GOLDEN TOAD'S SPAGHETTI WITH MEAT MARINARA
Everyone needs a good Meat Marinara Sauce recipe. I use this sauce on pasta, in lasagna, over chicken parmesan, you name it. Most of the time I continue to tweak my recipes endlessly. This is one that has remained constant for probably 10 years now. My friends and family love it. I hope you do as well.
- 1# Ground Chuck (80/20 Beef)
- 1# Mild Italian Sausage
- 2 TBS Extra-Virgin Olive Oil
- 1 Yellow Onion, finely diced
- 1 TBS + 1 tsp Golden Toad Prime Steak Rub
- 1 tsp Chili Powder
- 1 TBS Oregano
- 1 TBS Italian Seasoning
- 1 tsp MSG
- 1 Cup Cabernet
- 2 (28oz) cans Crushed Tomatoes (Hunts)
- 1 (15oz) can Tomato Sauce (Hunts)
- 1 (6oz) can Tomato Paste (Hunts)
- 1 Green Bell Pepper (diced)
- 4 tsp (heaping) chopped Garlic in oil (Christopher Ranch)
- 1 TBS Brown Sugar
- 3 dried Bay Leaves
Reserve for last 30 minutes
- About ½ oz - 1 oz fresh Basil (finely chopped leaves)
- ¼ Cup Parmesan Cheese
- ¼ Cup Heavy Cream
- Sautee Onion in a large Dutch Oven in 2 TBS of Olive Oil until translucent.
- Add Beef and Sausage and cook until brown.
- Stir in Golden Toad Prime Steak Rub, Chili Powder, Oregano, Italian Seasoning, and MSG.
- Add the Cabernet and simmer for about 5 minutes.
- Transfer to a large crock pot / slow cooker.
- Add the Tomato products, Green Bell Pepper, Garlic, Brown Sugar, and Bay Leaves.
- Cover, set heat to low, and simmer all day.
- 30 minutes before you are ready, add the fresh Basil, Parmesan Cheese and Heavy Cream.
- Remove and discard the Bay Leaves if you can find them. If not, don't worry about it, my Mom says it's good luck if you find one on your plate.

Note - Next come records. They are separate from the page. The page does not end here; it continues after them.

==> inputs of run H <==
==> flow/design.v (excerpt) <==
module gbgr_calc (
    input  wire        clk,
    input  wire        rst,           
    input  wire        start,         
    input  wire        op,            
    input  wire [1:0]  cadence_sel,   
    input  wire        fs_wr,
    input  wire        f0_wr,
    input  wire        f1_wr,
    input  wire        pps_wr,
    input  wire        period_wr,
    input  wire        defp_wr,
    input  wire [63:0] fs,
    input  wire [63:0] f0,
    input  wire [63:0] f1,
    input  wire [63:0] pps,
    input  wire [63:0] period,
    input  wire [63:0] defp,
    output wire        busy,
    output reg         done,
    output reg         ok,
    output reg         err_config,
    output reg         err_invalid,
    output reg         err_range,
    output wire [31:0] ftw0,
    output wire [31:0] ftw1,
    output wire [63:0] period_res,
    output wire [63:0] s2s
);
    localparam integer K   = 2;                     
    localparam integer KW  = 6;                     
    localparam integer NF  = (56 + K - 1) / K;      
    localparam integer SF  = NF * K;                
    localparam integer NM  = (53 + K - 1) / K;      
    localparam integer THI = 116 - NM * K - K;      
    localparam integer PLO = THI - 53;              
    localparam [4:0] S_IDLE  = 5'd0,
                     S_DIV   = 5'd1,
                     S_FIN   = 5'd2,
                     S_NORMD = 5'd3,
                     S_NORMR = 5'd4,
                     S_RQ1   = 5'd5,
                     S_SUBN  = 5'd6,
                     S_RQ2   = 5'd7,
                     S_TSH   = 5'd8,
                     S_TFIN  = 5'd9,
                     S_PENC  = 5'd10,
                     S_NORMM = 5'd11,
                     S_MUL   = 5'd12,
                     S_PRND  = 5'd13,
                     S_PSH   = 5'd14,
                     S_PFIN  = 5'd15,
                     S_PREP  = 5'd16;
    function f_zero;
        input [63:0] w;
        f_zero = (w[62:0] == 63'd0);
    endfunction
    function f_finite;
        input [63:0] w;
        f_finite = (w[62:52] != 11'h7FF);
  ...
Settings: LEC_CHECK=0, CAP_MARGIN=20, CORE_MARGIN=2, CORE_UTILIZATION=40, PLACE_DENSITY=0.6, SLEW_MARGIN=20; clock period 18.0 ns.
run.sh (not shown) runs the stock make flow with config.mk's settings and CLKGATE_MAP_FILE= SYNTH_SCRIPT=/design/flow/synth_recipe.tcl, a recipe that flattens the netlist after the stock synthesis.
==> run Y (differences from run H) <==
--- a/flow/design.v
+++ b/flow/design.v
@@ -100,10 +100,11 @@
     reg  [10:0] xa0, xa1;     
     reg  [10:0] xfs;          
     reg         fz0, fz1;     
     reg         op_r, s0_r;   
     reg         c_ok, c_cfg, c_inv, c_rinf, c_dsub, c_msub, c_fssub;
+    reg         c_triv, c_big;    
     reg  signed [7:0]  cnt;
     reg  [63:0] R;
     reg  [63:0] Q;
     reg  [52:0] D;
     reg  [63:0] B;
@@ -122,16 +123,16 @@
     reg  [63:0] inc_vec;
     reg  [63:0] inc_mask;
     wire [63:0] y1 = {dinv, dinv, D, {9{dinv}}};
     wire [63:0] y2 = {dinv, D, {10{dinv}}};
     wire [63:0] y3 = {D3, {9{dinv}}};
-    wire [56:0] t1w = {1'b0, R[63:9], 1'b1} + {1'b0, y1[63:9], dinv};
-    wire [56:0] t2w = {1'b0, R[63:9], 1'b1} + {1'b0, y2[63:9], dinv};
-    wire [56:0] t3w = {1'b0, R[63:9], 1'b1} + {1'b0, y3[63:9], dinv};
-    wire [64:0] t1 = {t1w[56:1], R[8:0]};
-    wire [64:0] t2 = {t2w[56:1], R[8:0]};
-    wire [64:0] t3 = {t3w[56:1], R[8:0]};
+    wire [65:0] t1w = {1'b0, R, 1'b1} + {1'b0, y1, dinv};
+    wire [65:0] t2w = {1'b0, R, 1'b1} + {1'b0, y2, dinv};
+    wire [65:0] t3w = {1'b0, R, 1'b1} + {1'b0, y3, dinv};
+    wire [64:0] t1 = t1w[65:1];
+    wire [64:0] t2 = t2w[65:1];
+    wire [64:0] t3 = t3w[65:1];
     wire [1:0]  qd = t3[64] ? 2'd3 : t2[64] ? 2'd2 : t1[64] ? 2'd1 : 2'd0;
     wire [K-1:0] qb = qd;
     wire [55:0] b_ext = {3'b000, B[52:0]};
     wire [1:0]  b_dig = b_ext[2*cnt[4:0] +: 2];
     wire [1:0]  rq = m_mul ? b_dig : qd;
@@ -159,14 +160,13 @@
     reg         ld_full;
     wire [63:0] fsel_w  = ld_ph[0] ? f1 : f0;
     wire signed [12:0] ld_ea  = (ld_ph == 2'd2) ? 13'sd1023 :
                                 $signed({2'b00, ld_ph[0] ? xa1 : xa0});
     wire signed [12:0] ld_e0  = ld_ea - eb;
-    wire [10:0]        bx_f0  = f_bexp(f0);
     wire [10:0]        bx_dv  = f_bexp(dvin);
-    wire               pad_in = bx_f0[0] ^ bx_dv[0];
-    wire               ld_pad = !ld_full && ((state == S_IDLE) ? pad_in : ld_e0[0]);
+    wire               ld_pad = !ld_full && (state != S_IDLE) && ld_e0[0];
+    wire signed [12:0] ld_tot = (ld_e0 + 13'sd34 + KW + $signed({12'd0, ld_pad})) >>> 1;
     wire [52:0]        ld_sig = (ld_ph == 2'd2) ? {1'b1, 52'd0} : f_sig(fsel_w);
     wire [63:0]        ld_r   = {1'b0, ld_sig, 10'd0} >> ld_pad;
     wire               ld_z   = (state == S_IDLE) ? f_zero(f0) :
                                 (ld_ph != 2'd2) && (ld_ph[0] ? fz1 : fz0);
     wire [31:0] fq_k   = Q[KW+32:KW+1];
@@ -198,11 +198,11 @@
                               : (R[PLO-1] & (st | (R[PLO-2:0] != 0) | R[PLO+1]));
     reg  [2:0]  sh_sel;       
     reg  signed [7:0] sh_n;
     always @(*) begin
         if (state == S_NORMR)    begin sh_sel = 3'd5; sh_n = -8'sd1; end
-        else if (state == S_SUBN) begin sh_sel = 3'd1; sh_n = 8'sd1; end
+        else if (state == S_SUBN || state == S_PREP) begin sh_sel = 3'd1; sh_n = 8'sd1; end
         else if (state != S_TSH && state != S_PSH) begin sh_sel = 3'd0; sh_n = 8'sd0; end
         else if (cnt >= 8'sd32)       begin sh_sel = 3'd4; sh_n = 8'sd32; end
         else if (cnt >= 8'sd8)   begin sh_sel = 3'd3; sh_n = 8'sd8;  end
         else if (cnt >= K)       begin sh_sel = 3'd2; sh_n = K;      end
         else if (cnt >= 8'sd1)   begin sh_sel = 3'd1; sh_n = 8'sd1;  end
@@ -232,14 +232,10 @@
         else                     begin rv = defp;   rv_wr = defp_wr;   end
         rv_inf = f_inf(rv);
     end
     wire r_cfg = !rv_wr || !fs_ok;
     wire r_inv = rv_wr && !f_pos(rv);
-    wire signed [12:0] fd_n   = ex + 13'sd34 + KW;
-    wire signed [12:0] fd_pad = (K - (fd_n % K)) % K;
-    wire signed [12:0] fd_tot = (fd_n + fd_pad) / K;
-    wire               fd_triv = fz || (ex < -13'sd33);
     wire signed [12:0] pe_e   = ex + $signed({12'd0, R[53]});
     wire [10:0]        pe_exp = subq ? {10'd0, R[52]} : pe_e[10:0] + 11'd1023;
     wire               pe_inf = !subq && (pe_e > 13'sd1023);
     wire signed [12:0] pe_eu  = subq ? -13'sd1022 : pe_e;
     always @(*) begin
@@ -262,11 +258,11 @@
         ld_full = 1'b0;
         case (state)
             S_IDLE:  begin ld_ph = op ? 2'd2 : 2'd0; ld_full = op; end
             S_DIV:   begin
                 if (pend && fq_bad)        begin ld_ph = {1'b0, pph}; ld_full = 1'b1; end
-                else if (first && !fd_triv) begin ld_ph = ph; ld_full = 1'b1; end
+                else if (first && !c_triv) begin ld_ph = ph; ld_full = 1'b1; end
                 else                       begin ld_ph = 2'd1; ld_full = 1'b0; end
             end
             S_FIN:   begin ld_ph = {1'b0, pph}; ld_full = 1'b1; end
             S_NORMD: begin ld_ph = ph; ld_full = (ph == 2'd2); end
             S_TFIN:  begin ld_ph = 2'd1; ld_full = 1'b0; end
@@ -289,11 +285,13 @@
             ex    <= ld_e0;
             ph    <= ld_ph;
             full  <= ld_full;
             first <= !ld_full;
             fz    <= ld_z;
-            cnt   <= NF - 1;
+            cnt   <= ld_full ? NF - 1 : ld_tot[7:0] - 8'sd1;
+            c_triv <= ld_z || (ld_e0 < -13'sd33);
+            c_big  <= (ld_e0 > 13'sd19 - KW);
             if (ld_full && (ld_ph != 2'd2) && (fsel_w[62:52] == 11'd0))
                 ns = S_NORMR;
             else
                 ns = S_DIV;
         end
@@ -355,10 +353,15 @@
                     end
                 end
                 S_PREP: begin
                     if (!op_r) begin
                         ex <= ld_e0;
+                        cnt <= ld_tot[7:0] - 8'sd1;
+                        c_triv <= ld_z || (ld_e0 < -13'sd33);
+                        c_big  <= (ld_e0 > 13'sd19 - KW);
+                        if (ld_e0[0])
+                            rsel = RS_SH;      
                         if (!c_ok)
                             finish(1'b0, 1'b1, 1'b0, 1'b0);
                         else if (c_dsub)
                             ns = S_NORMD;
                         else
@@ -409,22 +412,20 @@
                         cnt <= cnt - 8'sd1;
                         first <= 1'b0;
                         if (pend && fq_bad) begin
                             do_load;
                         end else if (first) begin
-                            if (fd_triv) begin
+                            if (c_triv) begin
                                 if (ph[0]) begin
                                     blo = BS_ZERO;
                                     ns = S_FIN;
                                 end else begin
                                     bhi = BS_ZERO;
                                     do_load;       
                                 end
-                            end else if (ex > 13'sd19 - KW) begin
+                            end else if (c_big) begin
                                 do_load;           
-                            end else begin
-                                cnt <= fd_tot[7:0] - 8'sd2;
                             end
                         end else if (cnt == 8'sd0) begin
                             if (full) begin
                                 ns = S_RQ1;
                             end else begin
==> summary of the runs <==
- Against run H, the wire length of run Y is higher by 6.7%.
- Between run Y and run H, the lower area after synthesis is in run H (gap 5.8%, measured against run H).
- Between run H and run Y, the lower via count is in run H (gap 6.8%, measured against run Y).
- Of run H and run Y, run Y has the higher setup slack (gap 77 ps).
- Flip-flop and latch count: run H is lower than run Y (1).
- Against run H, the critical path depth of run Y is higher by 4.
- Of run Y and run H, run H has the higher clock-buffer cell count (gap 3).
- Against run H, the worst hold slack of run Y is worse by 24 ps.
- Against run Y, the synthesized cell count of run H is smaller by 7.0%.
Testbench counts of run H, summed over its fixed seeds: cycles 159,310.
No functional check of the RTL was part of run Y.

Serve over your favorite noodles with fresh grated parmesan, use in your Lasagne Alla Bolognese, or with Chicken Parmesan.
This sauce is best when made 1 day ahead, cooled, covered, and refrigerated. Re-warm over medium heat the following day. It freezes great. I always keep a few plastic tubs full of it in the freezer.